El escándalo mediático entre Evangelina Anderson y el youtuber Ian Lucas sumó su capítulo más dramático y personal. Tras la polémica filtración de las imágenes donde se los ve besándose, la exesposa de Martín Demichelis visitó el living de Cortá por Lozano (Telefe) y no soportó la presión.
Lejos de confrontar con el influencer, la modelo se quebró en vivo y derramó lágrimas de pura angustia al revelar la cruda y dolorosa charla que tuvo con su hijo mayor, Bastian, a raíz de este revuelo.
“Mi límite son mis hijos”: el dolor de una madre frente a la exposición
La filtración del material cruzó una línea que la jugadora de MasterChef Celebrity no estaba dispuesta a negociar: la tranquilidad de su familia. Durante la entrevista, Evangelina dejó en claro que la opinión pública no le quita el sueño, pero el impacto de las noticias en su casa la destruye por completo.
La modelo confesó que su hijo mayor vio las fotos virales y le preguntó directamente qué estaba pasando. “Es algo que hoy hablaba con mi hijo mayor porque fue muy doloroso lo que vivimos como familia”, relató con la voz entrecortada, remarcando que no está bueno que los chicos tengan que consumir ese nivel de exposición.
Totalmente vulnerada, explicó el peso que carga sobre sus hombros tras la escandalosa separación del exDT de River. “Yo estoy sola con mis hijos y también me encargo de resguardar su salud mental”, sentenció.
Anderson fue tajante al marcar la cancha frente a la prensa. “Tengo a todo el mundo preguntándose si yo hice algo mal. Se habla de amantes y esto es algo que mis hijos tienen que escuchar. Entonces, mi límite son mis hijos”, concluyó envuelta en lágrimas.

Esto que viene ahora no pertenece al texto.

// mips
module mips(clk, rstb, mem_wr_data, mem_addr, mem_rd_data, mem_wr_ena, PC);
Size in the first run: about 8400 cells after synthesis, ~1200 flip-flops, about 98000 sq um of cells after synthesis.
Settings: LEC_CHECK=0, ABC_AREA=0, CAP_MARGIN=20, CELL_PAD_IN_SITES_DETAIL_PLACEMENT=1, CORE_ASPECT_RATIO=0.66, CORE_MARGIN=2, CORE_UTILIZATION=49, CTS_CLUSTER_DIAMETER=296, GPL_ROUTABILITY_DRIVEN=0, MAX_ROUTING_LAYER=met4, MIN_ROUTING_LAYER=met2, PLACE_DENSITY=0.91, SETUP_SLACK_MARGIN=3.33, SLEW_MARGIN=20; clock period 16.4 ns.
run.sh (not shown) runs the stock make flow with config.mk's settings and CLKGATE_MAP_FILE=.
The first run never finished: it broke off in global routing (GRT-0116).
==> next run, changes <==
- ABC_AREA: 0 -> default
- CELL_PAD_IN_SITES_DETAIL_PLACEMENT: 1 -> default
- CORE_ASPECT_RATIO: 0.66 -> default
- CORE_UTILIZATION: 49 -> 65
- CTS_CLUSTER_DIAMETER: 296 -> default
- GPL_ROUTABILITY_DRIVEN: 0 -> default
- MIN_ROUTING_LAYER: met2 -> default
- PLACE_DENSITY: 0.91 -> default
- SETUP_SLACK_MARGIN: 3.33 -> 1.87
- TNS_END_PERCENT: default -> 5
- clock period: 16.4 -> 11.3 ns (I/O delays scaled with it)
Effect: The changed run failed in global routing; synthesized cell count does not change; die area falls by 24%; synthesized area does not change.
==> next run, changes <==
- CORE_UTILIZATION: 65 -> 66
- CTS_CLUSTER_DIAMETER: default -> 123
- PLACE_DENSITY: default -> 0.6
- SETUP_SLACK_MARGIN: 1.87 -> default
- TNS_END_PERCENT: 5 -> default
- clock period: 11.3 -> 8.99 ns (I/O delays scaled with it)
Outcome: The new run died in global routing with GRT-0116. Die size decreases by 1.5%. Synthesized area is unchanged. Synthesized cell count stays the same.
==> next run, changes <==
- CORE_UTILIZATION: 66 -> 58
- CTS_CLUSTER_DIAMETER: 123 -> 189
- MAX_ROUTING_LAYER: met4 -> default
- TNS_END_PERCENT: default -> 5
- clock period: 8.99 -> 7.28 ns (I/O delays scaled with it)
Outcome: The changed run finished but fails on negative setup slack; die size climbs by 14%; synthesized area is unchanged; synthesized cell count does not change.
==> next run, changes <==
- CORE_UTILIZATION: 58 -> 57
- CTS_CLUSTER_DIAMETER: 189 -> default
- PLACE_DENSITY: 0.6 -> default
- SETUP_SLACK_MARGIN: default -> 1.64
- TNS_END_PERCENT: 5 -> default
- clock period: 7.28 -> 10.4 ns (I/O delays scaled with it)
=> The new run finished but failed the layout checks on negative setup slack; clock-buffer cell count climbs by 15; design area is lower by 1.3%; wire length is lower by 2.0%.

---

== build 87 ==
mips again, from the RTL that the note above started with.
Settings: LEC_CHECK=0, CAP_MARGIN=15, CORE_ASPECT_RATIO=0.74, CORE_MARGIN=2, CORE_UTILIZATION=68, CTS_CLUSTER_DIAMETER=74, CTS_CLUSTER_SIZE=34, GPL_TIMING_DRIVEN=1, SETUP_SLACK_MARGIN=0.86, SLEW_MARGIN=20, TNS_END_PERCENT=65; clock period 11.5 ns.
Build 87: GRT-0116 in global routing (5_1_grt) -> run aborted
Setup changes, build 87 to build 65
# build 87
export LEC_CHECK = 0
export CAP_MARGIN = 15
export CORE_ASPECT_RATIO = 0.74
export CORE_MARGIN = 2
export CORE_UTILIZATION = 68
export CTS_CLUSTER_DIAMETER = 74
export CTS_CLUSTER_SIZE = 34
export GPL_TIMING_DRIVEN = 1
export SETUP_SLACK_MARGIN = 0.86
export SLEW_MARGIN = 20
export TNS_END_PERCENT = 65
create_clock -name core_clock -period 11.5 [get_ports {clk}]
# build 65
export LEC_CHECK = 0
export CAP_MARGIN = 20
export CORE_MARGIN = 2
export CORE_UTILIZATION = 72
export PLACE_DENSITY = 0.65
export SLEW_MARGIN = 20
create_clock -name core_clock -period 7.71 [get_ports {clk}]
Measured against each other, build 65 and build 87 differ in level count of the clock H-tree, the lower figure coming from build 87.
Taking build 87 as the reference, in build 65 number of hold buffers added after cts level; share of the core filled by cells before placement increased 3.7 points; total half-perimeter wirelength after legalization and detailed placement went down.
Delta(total die size, build 65 - build 87) < 0
global routing (5_1_grt): build 65 exited with error
Build 65 — height of the die about 13% higher, build 87 as reference
Edits applied to the flow inputs when going from build 65 to build 85:
# build 65
export LEC_CHECK = 0
export CAP_MARGIN = 20
export CORE_MARGIN = 2
export CORE_UTILIZATION = 72
export PLACE_DENSITY = 0.65
export SLEW_MARGIN = 20
create_clock -name core_clock -period 7.71 [get_ports {clk}]
# build 85
export LEC_CHECK = 0
export CAP_MARGIN = 20
export CORE_MARGIN = 2
export CORE_UTILIZATION = 40
export PLACE_DENSITY = 0.6
export SLEW_MARGIN = 20
create_clock -name core_clock -period 12.8 [get_ports {clk}]
==> results <==
- Between build 65 and build 85, the post-synth area from yosys stat does not differ in any meaningful way.
- On cell resize tally after clock tree synthesis: between build 85 and build 65, it ends up lower for build 85.
- Build 85 reached the final stage; the timing, design-rule and antenna checks on its layout passed.
- Delta (build 85 minus build 65): cell row count moved up; placed instance count moved up.
- Higher initial standard-cell utilization of the core goes to build 65 over build 85.
- Taking build 65 as the reference, in build 85 setup slack at placement grew by 4.67 ns, cell area reported after detailed placement shrank by 0.0040 mm^2.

Negación absoluta y el furioso descargo del youtuber despechado
A pesar de las pruebas fotográficas que inundaron las redes sociales y los programas de espectáculos, la mediática se mantuvo firme en su postura original: el romance nunca fue real.
Frente a Verónica Lozano, Evangelina intentó sepultar los rumores de una vez por todas. “No puedo reconocer ni blanquear una relación o vínculo que para mí no pasó. Para mí no fue más que un compañero de trabajo”, disparó sin piedad, reduciendo el vínculo con el influencer a una simple relación laboral dentro de las cocinas de Telefe. Además, se mostró indignada por la divulgación del material íntimo, deslizando que el joven cantante era el único que tenía esas fotos en su poder.

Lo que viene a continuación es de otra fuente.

// cnn_layer1
module cnn_layer1 (
    input          clk,
    input          reset,
    input  [15:0]  pxl_in,
    input          i_data_valid,
    input  [143:0] i_kernel_data,
    output [15:0]  conv_out,
    output         conv_valid,
    output [15:0]  pool_out,
    output         pool_valid
);
Settings: LEC_CHECK=0, CAP_MARGIN=25, CELL_PAD_IN_SITES_GLOBAL_PLACEMENT=1, CORE_MARGIN=5, CORE_UTILIZATION=40, GPL_ROUTABILITY_DRIVEN=1, HOLD_SLACK_MARGIN=0.09, MIN_ROUTING_LAYER=met1, SETUP_SLACK_MARGIN=2.35, SLEW_MARGIN=35, TNS_END_PERCENT=5; clock period 11.7 ns.
run.sh (not shown) runs the stock make flow with config.mk's settings and CLKGATE_MAP_FILE=.
Edit:
- CAP_MARGIN: 25 -> 20
- CELL_PAD_IN_SITES_GLOBAL_PLACEMENT: 1 -> not set
- CORE_MARGIN: 5 -> 2
- CORE_UTILIZATION: 40 -> 58
- GPL_ROUTABILITY_DRIVEN: 1 -> not set
- HOLD_SLACK_MARGIN: 0.09 -> not set
- MIN_ROUTING_LAYER: met1 -> not set
- SETUP_SLACK_MARGIN: 2.35 -> not set
- SLEW_MARGIN: 35 -> 20
- TNS_END_PERCENT: 5 -> not set
- clock period: 11.7 -> 3.33 ns (I/O delays scaled with it)
Outcome: The changed run reached the layout checks and failed them: negative setup slack. Clock power goes up to 3.5 times its value. Sequential share of layout area goes down by 2.9 points. Clock-buffer cell count goes down by 18. Wire length goes down by 3.9%. Final area goes up by 10%. Worst hold slack gets worse by 0.055 ns. Setup slack gets worse by 5.2 ns. Die area goes down by 33%.

---

Starting RTL as in the previous note.
// cnn_layer1
module cnn_layer1 (
    input          clk,
    input          reset,
    input  [15:0]  pxl_in,
    input          i_data_valid,
    input  [143:0] i_kernel_data,
    output [15:0]  conv_out,
    output         conv_valid,
    output [15:0]  pool_out,
    output         pool_valid
);
==> flow/config.mk <==
export PLATFORM = sky130hd
export DESIGN_NAME = cnn_layer1
export DESIGN_NICKNAME = cnn_layer1
export VERILOG_FILES = /design/flow/design.v
export SDC_FILE = /design/flow/constraint.sdc
export NUM_CORES = 4
export LEC_CHECK = 0
export ABC_AREA = 1
export CAP_MARGIN = 20
export CORE_MARGIN = 2
export CORE_UTILIZATION = 65
export PLACE_DENSITY = 0.38
export SLEW_MARGIN = 20
==> flow/constraint.sdc <==
create_clock -name core_clock -period 5.67 [get_ports {clk}]
set_input_delay 1.1340 -clock core_clock [delete_from_list [all_inputs] [get_ports {clk}]]
set_output_delay 1.1340 -clock core_clock [all_outputs]
set_load 0.01 [all_outputs]
The baseline finished with setup timing left.
==> next run, changes <==
ABC_AREA = not set   (was 1)
CORE_UTILIZATION = 66   (was 65)
CTS_CLUSTER_SIZE = 57   (was not set)
PLACE_DENSITY = not set   (was 0.38)
clock period = 5.26 ns   (was 5.67 ns; I/O delays follow)
What happened: The changed run finished but fails on setup timing; routed wire length goes down by 17%; hold slack improves by 0.038 ns; synthesized cell count decreases by 20%.
==> next run, changes <==
CAP_MARGIN = 25   (was 20)
CELL_PAD_IN_SITES_DETAIL_PLACEMENT = 1   (was not set)
CORE_MARGIN = 9   (was 2)
CORE_UTILIZATION = 46   (was 66)
CTS_CLUSTER_SIZE = 23   (was 57)
GPL_ROUTABILITY_DRIVEN = 0   (was not set)
GPL_TIMING_DRIVEN = 1   (was not set)
HOLD_SLACK_MARGIN = 0.26   (was not set)
MIN_ROUTING_LAYER = met2   (was not set)
SETUP_SLACK_MARGIN = 1.19   (was not set)
clock period = 8.0 ns   (was 5.26 ns; I/O delays follow)
=> Now the flow produced a clean layout. Worst setup slack gets better by 2.1 ns. Utilization falls by 29 points. Count of clock-buffer cells in the layout rises by 29. Critical path depth falls by 2. Design area falls by about 7%.
==> next run, changes <==
CAP_MARGIN = 20   (was 25)
CELL_PAD_IN_SITES_DETAIL_PLACEMENT = not set   (was 1)
CORE_MARGIN = 2   (was 9)
CORE_UTILIZATION = 40   (was 46)
CTS_CLUSTER_SIZE = not set   (was 23)
GPL_ROUTABILITY_DRIVEN = not set   (was 0)
GPL_TIMING_DRIVEN = not set   (was 1)
HOLD_SLACK_MARGIN = not set   (was 0.26)
MIN_ROUTING_LAYER = not set   (was met2)
SETUP_SLACK_MARGIN = not set   (was 1.19)
clock period = 4.76 ns   (was 8.0 ns; I/O delays follow)
Effect: With this change the flow finished but fails on setup timing. Utilization goes down by 3.3 points. Power goes up by about 70%. Wire length goes down by about 6%. Synthesized cell count does not change. Worst setup slack gets worse by 2.5 ns.
==> next run, changes <==
ABC_AREA = 0   (was not set)
CELL_PAD_IN_SITES_DETAIL_PLACEMENT = 2   (was not set)
CORE_MARGIN = 10   (was 2)
CORE_UTILIZATION = 38   (was 40)
CTS_CLUSTER_SIZE = 78   (was not set)
GPL_TIMING_DRIVEN = 0   (was not set)
SETUP_SLACK_MARGIN = 1.22   (was not set)
clock period = 5.59 ns   (was 4.76 ns; I/O delays follow)
What happened:
- With this change the flow stopped in 5_1_grt, error GRT-0232
- die size grows by 13%
- synthesized area stays the same
- synthesized cell count does not change
==> next run, changes <==
ABC_AREA = not set   (was 0)
CELL_PAD_IN_SITES_DETAIL_PLACEMENT = not set   (was 2)
CORE_MARGIN = 2   (was 10)
CORE_UTILIZATION = 70   (was 38)
CTS_CLUSTER_SIZE = 14   (was 78)
GPL_TIMING_DRIVEN = not set   (was 0)
SETUP_SLACK_MARGIN = not set   (was 1.22)
clock period = 5.79 ns   (was 5.59 ns; I/O delays follow)
What happened: The changed run produced a layout that fails on setup timing. Die size falls by about 50%. Area after synthesis does not change. Synthesized cell count does not change.

---

Starting RTL as in the previous note.
Settings: LEC_CHECK=0, CAP_MARGIN=20, CORE_MARGIN=2, CORE_UTILIZATION=70, CTS_CLUSTER_DIAMETER=234, CTS_CLUSTER_SIZE=15, SLEW_MARGIN=20; clock period 5.31 ns.
The baseline completed, yet does not pass: setup timing.
==> next run, changes <==
--- a/flow/config.mk
+++ b/flow/config.mk
@@ -9,5 +9,3 @@
 export CORE_MARGIN = 2
-export CORE_UTILIZATION = 70
-export CTS_CLUSTER_DIAMETER = 234
-export CTS_CLUSTER_SIZE = 15
+export CORE_UTILIZATION = 65
 export SLEW_MARGIN = 20
==> flow/constraint.sdc (replaced) <==
create_clock -name core_clock -period 8.29 [get_ports {clk}]
set_input_delay 1.6580 -clock core_clock [delete_from_list [all_inputs] [get_ports {clk}]]
set_output_delay 1.6580 -clock core_clock [all_outputs]
set_load 0.01 [all_outputs]
With this change the flow went through all stages and came out clean; sequential cell count does not change; non-clock buffer count goes down by 715; global-route usage goes down by 7.2 points; cell area goes down by about 8%; worst setup slack is better by 1.8 ns.
==> next run, changes <==
--- a/flow/config.mk
+++ b/flow/config.mk
@@ -7,5 +7,8 @@
 export LEC_CHECK = 0
-export CAP_MARGIN = 20
+export CAP_MARGIN = 5
 export CORE_MARGIN = 2
-export CORE_UTILIZATION = 65
+export CORE_UTILIZATION = 70
+export CTS_CLUSTER_DIAMETER = 95
+export CTS_CLUSTER_SIZE = 14
+export PLACE_DENSITY = 0.66
 export SLEW_MARGIN = 20
==> flow/constraint.sdc (replaced) <==
create_clock -name core_clock -period 4.1 [get_ports {clk}]
set_input_delay 0.8200 -clock core_clock [delete_from_list [all_inputs] [get_ports {clk}]]
set_output_delay 0.8200 -clock core_clock [all_outputs]
set_load 0.01 [all_outputs]
Now the flow finished with setup timing left.
Total power goes up by 110%.
Critical path depth goes up by 1.
Setup slack got worse by 2.9 ns.
Via count goes up by 10%.
Sequential power goes up by 100%.
Design area goes up by 9.1%.
Utilization goes up by 13 points.
==> next run, changes <==
--- a/flow/config.mk
+++ b/flow/config.mk
@@ -8,7 +8,9 @@
 export CAP_MARGIN = 5
+export CELL_PAD_IN_SITES_DETAIL_PLACEMENT = 0
+export CELL_PAD_IN_SITES_GLOBAL_PLACEMENT = 1
+export CORE_ASPECT_RATIO = 1.7
 export CORE_MARGIN = 2
-export CORE_UTILIZATION = 70
-export CTS_CLUSTER_DIAMETER = 95
-export CTS_CLUSTER_SIZE = 14
-export PLACE_DENSITY = 0.66
+export CORE_UTILIZATION = 17
+export CTS_CLUSTER_SIZE = 78
+export MAX_ROUTING_LAYER = met4
 export SLEW_MARGIN = 20
==> flow/constraint.sdc (replaced) <==
create_clock -name core_clock -period 9.34 [get_ports {clk}]
set_input_delay 1.8680 -clock core_clock [delete_from_list [all_inputs] [get_ports {clk}]]
set_output_delay 1.8680 -clock core_clock [all_outputs]
set_load 0.01 [all_outputs]
Result: The changed run completed without violations; clock-buffer cell count rises by 31; register-to-register slack gets better by 4.5 ns; critical path depth falls by 4.
==> next run, changes <==
--- a/flow/config.mk
+++ b/flow/config.mk
@@ -9,6 +9,6 @@
 export CELL_PAD_IN_SITES_DETAIL_PLACEMENT = 0
-export CELL_PAD_IN_SITES_GLOBAL_PLACEMENT = 1
-export CORE_ASPECT_RATIO = 1.7
+export CELL_PAD_IN_SITES_GLOBAL_PLACEMENT = 0
+export CORE_ASPECT_RATIO = 1.09
 export CORE_MARGIN = 2
-export CORE_UTILIZATION = 17
+export CORE_UTILIZATION = 66
 export CTS_CLUSTER_SIZE = 78
==> flow/constraint.sdc (replaced) <==
create_clock -name core_clock -period 5.4 [get_ports {clk}]
set_input_delay 1.0800 -clock core_clock [delete_from_list [all_inputs] [get_ports {clk}]]
set_output_delay 1.0800 -clock core_clock [all_outputs]
set_load 0.01 [all_outputs]
Effect: With this change the flow produced a layout that fails on setup timing. Wire length goes down by 5.3%. Global-route usage goes up by 27 points. Synthesized cell count stays the same. Synthesized area does not change. Via count goes up by about 9%. Worst setup slack degrades by 1.6 ns. Power goes up by 86%.
No activity file was given, so power comes from the tool's default toggle rates.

Esta brutal ninguneada televisiva fue la gota que rebalsó el vaso para Ian Lucas. Cansado de que lo tilden de infantil, el creador de contenido acudió a sus redes sociales para desmentirla: “Soy bueno, pero no boludo. Para mí los afectos nunca fueron marketing. Lo que sentí fue sincero y lo viví desde un lugar genuino”, escribió, dejando en evidencia que, al menos para él, la historia de amor fue muy real.